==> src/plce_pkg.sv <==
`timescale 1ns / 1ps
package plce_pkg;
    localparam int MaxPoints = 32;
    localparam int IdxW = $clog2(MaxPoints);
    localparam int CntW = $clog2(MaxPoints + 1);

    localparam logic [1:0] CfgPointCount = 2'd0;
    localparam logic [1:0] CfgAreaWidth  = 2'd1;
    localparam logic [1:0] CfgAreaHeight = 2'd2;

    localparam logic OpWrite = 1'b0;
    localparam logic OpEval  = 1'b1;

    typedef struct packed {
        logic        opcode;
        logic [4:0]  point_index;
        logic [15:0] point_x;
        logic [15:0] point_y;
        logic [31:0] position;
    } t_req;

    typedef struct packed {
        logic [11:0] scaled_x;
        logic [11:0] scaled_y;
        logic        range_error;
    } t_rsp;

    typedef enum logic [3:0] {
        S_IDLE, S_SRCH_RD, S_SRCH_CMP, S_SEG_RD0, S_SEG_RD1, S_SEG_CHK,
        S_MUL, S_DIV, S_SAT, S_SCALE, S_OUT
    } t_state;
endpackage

----

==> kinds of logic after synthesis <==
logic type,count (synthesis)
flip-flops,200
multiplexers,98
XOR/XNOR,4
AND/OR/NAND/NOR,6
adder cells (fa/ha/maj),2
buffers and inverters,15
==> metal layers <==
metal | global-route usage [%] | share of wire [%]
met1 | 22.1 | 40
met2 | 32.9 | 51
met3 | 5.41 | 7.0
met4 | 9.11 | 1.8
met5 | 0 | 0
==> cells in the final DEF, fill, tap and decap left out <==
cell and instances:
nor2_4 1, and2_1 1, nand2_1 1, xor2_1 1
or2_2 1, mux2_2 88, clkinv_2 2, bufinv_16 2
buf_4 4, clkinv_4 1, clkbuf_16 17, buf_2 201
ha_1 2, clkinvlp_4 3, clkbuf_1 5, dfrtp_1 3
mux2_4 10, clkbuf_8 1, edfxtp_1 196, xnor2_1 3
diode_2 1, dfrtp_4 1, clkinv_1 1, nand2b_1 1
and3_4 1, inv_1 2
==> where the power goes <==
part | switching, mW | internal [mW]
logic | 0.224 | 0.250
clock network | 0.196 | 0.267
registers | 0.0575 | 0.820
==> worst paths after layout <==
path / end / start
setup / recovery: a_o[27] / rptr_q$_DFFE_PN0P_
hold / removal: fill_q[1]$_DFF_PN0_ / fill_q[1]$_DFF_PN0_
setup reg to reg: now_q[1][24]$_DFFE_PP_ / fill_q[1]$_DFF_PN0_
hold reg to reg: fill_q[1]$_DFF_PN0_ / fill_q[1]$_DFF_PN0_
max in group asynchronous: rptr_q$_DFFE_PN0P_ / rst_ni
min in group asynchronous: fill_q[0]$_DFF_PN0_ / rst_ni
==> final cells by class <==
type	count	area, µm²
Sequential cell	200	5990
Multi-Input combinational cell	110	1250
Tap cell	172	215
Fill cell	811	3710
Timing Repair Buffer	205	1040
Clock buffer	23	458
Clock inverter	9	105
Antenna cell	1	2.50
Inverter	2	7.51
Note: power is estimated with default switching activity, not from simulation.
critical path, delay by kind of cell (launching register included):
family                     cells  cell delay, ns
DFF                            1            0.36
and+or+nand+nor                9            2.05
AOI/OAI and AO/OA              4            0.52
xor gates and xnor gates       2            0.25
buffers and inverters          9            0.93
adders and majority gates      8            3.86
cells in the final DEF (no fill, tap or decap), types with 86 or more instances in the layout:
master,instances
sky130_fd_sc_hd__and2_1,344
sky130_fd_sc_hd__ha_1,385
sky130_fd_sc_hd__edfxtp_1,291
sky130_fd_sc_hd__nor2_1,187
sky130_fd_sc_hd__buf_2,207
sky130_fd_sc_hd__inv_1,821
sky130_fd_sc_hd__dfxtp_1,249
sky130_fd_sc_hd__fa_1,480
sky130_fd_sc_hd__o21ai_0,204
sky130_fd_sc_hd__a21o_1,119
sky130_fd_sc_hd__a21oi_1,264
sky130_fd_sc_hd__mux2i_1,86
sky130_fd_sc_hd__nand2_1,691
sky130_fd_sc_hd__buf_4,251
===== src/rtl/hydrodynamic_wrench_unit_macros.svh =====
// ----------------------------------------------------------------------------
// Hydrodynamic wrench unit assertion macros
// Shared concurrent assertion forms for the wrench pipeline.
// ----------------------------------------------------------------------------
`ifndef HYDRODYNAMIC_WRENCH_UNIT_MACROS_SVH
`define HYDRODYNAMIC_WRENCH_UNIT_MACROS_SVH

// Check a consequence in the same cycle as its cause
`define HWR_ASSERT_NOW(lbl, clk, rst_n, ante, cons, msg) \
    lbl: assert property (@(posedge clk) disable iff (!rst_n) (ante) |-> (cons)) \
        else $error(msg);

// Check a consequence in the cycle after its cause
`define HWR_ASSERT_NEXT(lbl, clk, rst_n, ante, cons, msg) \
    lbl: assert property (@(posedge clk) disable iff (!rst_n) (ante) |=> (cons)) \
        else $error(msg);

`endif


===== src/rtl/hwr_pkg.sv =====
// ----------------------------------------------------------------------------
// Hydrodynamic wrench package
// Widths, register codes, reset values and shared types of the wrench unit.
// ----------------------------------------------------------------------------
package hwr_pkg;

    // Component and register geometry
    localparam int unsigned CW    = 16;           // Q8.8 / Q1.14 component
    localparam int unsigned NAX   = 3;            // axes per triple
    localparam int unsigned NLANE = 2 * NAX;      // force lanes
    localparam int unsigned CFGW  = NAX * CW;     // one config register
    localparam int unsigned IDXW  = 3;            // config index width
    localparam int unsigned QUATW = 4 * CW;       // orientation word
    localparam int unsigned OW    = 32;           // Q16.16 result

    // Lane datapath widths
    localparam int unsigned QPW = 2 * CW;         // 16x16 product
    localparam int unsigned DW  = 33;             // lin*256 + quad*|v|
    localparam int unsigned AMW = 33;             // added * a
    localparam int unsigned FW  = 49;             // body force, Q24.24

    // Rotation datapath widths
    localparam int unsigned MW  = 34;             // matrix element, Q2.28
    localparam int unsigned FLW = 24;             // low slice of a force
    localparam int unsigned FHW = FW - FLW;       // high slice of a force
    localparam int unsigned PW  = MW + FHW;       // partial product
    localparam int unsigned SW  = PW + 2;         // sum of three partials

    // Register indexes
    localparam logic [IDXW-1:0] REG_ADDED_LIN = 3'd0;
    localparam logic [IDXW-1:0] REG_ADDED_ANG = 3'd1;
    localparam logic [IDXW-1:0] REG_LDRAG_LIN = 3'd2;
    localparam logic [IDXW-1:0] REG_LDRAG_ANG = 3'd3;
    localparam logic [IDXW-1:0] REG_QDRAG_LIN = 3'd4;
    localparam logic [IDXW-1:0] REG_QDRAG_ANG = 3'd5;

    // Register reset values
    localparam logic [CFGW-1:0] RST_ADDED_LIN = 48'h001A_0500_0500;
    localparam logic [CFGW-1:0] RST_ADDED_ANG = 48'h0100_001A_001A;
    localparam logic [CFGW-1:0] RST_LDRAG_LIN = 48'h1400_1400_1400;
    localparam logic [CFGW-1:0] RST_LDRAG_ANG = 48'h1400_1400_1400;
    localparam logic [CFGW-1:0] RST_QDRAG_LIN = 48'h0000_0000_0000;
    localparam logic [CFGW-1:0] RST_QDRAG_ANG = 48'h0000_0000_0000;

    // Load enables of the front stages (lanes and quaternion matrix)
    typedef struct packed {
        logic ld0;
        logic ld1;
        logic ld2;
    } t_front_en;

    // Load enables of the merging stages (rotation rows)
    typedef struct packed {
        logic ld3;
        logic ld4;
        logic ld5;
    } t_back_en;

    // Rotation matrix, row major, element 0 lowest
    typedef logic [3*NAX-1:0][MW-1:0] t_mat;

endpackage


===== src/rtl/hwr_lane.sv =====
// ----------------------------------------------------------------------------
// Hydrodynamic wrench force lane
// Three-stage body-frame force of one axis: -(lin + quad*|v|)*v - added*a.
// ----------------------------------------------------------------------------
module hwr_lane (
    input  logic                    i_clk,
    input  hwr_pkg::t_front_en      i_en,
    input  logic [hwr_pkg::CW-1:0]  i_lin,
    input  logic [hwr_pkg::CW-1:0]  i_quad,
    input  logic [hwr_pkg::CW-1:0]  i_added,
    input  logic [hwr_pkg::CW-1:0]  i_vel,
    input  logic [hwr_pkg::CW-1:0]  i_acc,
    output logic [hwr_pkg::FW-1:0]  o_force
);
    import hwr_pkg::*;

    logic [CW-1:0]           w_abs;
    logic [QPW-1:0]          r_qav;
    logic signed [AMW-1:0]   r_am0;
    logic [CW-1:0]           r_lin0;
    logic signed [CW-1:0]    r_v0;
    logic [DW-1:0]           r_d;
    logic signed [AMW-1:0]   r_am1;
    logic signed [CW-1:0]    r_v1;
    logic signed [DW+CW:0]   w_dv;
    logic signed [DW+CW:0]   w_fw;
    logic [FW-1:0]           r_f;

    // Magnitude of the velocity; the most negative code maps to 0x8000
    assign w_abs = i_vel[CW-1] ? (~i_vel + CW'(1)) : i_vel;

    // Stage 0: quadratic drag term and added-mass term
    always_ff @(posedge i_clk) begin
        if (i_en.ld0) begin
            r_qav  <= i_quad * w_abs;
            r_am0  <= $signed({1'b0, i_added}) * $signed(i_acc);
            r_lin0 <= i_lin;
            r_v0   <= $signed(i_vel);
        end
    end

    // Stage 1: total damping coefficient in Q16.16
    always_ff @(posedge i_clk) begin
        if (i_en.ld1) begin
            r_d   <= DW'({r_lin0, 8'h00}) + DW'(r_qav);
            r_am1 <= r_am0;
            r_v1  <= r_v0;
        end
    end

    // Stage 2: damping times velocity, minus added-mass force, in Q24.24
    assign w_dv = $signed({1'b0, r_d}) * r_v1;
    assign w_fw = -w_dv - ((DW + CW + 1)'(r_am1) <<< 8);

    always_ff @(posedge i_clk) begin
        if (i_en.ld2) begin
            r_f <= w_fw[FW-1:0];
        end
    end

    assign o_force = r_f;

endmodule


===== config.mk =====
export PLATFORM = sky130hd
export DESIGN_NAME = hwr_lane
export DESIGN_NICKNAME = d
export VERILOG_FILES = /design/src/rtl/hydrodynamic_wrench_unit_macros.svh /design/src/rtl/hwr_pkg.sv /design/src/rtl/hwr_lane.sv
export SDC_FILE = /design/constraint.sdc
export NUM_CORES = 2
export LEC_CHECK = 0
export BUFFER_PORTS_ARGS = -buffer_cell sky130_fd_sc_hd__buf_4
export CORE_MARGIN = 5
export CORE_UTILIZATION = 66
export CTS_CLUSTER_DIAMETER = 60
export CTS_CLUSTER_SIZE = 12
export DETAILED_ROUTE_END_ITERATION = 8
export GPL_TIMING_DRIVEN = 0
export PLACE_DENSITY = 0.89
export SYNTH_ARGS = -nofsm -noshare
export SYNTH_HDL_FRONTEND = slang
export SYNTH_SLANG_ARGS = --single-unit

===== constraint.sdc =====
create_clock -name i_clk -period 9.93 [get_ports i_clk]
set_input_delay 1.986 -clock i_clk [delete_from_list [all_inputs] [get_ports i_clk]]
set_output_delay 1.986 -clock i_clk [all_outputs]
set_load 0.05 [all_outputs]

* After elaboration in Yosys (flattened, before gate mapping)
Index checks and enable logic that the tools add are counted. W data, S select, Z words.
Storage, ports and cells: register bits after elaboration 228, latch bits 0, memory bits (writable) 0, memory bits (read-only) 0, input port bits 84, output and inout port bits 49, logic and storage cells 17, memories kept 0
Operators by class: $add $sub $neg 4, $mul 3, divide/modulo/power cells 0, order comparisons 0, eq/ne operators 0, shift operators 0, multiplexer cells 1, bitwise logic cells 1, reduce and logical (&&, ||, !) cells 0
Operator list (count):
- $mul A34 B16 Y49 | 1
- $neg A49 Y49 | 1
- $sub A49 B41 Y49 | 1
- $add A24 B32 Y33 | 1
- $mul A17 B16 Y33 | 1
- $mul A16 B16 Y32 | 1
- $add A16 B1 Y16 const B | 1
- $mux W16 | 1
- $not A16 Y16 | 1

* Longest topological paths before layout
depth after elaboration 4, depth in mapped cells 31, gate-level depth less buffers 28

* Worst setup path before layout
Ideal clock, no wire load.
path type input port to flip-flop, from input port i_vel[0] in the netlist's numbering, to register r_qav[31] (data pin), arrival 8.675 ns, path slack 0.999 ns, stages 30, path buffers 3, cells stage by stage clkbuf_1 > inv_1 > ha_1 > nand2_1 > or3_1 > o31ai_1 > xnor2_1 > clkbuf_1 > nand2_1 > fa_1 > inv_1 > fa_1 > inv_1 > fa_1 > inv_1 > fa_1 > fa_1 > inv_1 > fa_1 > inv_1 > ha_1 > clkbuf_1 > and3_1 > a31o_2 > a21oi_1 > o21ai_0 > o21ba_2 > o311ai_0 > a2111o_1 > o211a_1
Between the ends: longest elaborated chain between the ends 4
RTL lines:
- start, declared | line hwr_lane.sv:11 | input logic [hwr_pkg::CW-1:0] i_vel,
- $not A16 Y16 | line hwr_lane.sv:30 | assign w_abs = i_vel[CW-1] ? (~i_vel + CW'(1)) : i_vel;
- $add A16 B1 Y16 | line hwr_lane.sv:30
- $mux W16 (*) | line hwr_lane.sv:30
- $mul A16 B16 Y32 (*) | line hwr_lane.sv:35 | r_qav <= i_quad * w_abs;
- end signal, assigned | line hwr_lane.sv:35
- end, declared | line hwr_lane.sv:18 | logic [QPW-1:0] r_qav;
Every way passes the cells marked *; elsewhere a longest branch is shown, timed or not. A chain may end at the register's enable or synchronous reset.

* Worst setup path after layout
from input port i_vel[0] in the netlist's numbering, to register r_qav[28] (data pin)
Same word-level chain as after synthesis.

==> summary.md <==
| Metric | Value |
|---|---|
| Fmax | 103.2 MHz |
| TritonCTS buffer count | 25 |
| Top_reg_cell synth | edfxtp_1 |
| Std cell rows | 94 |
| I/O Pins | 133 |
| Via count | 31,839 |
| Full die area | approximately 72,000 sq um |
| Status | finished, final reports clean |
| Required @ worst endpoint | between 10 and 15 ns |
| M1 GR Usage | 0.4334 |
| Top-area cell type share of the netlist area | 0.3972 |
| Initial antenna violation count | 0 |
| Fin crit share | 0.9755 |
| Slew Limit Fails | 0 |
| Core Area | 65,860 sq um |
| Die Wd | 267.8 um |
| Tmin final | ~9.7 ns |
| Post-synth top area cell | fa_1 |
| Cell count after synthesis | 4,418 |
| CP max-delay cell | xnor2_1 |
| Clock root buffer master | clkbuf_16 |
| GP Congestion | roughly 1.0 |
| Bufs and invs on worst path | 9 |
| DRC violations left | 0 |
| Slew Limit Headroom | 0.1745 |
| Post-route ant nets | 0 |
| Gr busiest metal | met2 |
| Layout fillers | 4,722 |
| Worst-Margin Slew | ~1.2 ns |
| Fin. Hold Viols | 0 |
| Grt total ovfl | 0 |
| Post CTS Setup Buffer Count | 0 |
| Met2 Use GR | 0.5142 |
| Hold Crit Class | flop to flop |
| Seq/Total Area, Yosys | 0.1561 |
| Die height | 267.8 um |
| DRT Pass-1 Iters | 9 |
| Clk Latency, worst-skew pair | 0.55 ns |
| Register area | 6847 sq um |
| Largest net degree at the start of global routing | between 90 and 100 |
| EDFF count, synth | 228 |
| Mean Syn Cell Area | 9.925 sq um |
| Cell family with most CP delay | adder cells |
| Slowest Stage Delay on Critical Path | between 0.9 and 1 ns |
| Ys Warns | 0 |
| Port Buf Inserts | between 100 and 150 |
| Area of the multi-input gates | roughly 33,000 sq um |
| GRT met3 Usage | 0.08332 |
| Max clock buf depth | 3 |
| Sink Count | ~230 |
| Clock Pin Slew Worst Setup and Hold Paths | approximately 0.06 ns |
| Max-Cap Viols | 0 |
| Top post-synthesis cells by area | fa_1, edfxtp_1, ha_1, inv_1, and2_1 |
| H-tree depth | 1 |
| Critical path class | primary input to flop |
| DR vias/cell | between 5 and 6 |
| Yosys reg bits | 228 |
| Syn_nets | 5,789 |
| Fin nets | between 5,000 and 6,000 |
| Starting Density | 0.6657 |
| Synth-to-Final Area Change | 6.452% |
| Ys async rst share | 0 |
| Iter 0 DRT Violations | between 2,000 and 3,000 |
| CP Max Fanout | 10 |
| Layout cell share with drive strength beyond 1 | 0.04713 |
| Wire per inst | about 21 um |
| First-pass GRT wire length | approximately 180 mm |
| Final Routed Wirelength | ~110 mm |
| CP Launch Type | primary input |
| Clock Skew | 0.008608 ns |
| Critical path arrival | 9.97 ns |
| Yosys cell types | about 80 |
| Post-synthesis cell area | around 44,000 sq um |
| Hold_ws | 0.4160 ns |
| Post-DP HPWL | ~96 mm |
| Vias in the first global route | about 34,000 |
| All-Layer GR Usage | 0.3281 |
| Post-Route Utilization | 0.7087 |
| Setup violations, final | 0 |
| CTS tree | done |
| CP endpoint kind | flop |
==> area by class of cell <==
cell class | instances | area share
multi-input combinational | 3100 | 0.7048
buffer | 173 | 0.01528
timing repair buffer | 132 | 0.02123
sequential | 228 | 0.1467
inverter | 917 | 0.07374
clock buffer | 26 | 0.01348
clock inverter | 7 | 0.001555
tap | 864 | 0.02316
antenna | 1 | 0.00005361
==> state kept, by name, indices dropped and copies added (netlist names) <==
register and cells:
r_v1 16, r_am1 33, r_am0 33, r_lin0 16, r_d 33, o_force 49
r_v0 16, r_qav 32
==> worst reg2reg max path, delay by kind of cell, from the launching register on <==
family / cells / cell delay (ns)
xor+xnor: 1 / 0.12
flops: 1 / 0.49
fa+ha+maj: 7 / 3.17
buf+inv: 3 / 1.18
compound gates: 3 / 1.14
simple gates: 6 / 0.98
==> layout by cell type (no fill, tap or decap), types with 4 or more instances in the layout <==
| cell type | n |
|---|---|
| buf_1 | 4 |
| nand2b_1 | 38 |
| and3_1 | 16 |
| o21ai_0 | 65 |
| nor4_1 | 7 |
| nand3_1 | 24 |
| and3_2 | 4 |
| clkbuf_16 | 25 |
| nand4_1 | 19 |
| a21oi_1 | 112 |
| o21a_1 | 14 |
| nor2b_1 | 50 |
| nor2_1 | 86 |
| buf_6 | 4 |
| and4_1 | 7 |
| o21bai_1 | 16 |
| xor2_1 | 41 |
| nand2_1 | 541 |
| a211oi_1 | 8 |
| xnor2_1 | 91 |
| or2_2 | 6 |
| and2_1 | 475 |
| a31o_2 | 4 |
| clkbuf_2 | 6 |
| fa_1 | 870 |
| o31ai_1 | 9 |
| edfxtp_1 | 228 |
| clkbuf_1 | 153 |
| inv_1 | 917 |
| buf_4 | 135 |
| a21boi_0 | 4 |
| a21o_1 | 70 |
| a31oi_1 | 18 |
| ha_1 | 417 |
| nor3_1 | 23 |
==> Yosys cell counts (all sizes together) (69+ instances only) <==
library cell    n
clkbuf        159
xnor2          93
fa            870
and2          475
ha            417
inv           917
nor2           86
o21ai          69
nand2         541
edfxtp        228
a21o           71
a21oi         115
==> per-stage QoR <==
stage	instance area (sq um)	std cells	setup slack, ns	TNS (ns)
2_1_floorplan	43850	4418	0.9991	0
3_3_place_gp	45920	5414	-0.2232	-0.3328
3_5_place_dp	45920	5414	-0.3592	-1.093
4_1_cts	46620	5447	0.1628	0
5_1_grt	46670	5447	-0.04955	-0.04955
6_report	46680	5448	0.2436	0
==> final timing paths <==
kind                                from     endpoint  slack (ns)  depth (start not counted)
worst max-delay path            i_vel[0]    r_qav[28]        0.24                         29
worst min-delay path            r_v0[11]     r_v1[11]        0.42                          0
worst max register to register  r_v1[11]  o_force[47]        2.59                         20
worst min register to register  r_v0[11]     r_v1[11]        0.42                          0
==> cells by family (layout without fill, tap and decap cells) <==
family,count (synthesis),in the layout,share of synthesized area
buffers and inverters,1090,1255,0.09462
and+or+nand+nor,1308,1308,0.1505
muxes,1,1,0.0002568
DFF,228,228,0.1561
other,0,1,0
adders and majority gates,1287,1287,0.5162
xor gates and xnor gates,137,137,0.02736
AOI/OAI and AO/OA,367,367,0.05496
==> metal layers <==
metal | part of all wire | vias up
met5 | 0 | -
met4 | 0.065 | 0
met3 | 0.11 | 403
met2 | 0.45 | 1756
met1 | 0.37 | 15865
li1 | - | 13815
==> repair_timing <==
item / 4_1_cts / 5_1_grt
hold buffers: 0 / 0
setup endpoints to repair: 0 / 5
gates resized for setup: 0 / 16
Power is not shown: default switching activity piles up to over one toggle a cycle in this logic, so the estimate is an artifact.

----

→ PROBLEM DETAILS: Which lines above include "asynchronous"? Show each of them by copying it.

→ EXERCISE RESPONSE:
max in group asynchronous: rptr_q$_DFFE_PN0P_ / rst_ni
min in group asynchronous: fill_q[0]$_DFF_PN0_ / rst_ni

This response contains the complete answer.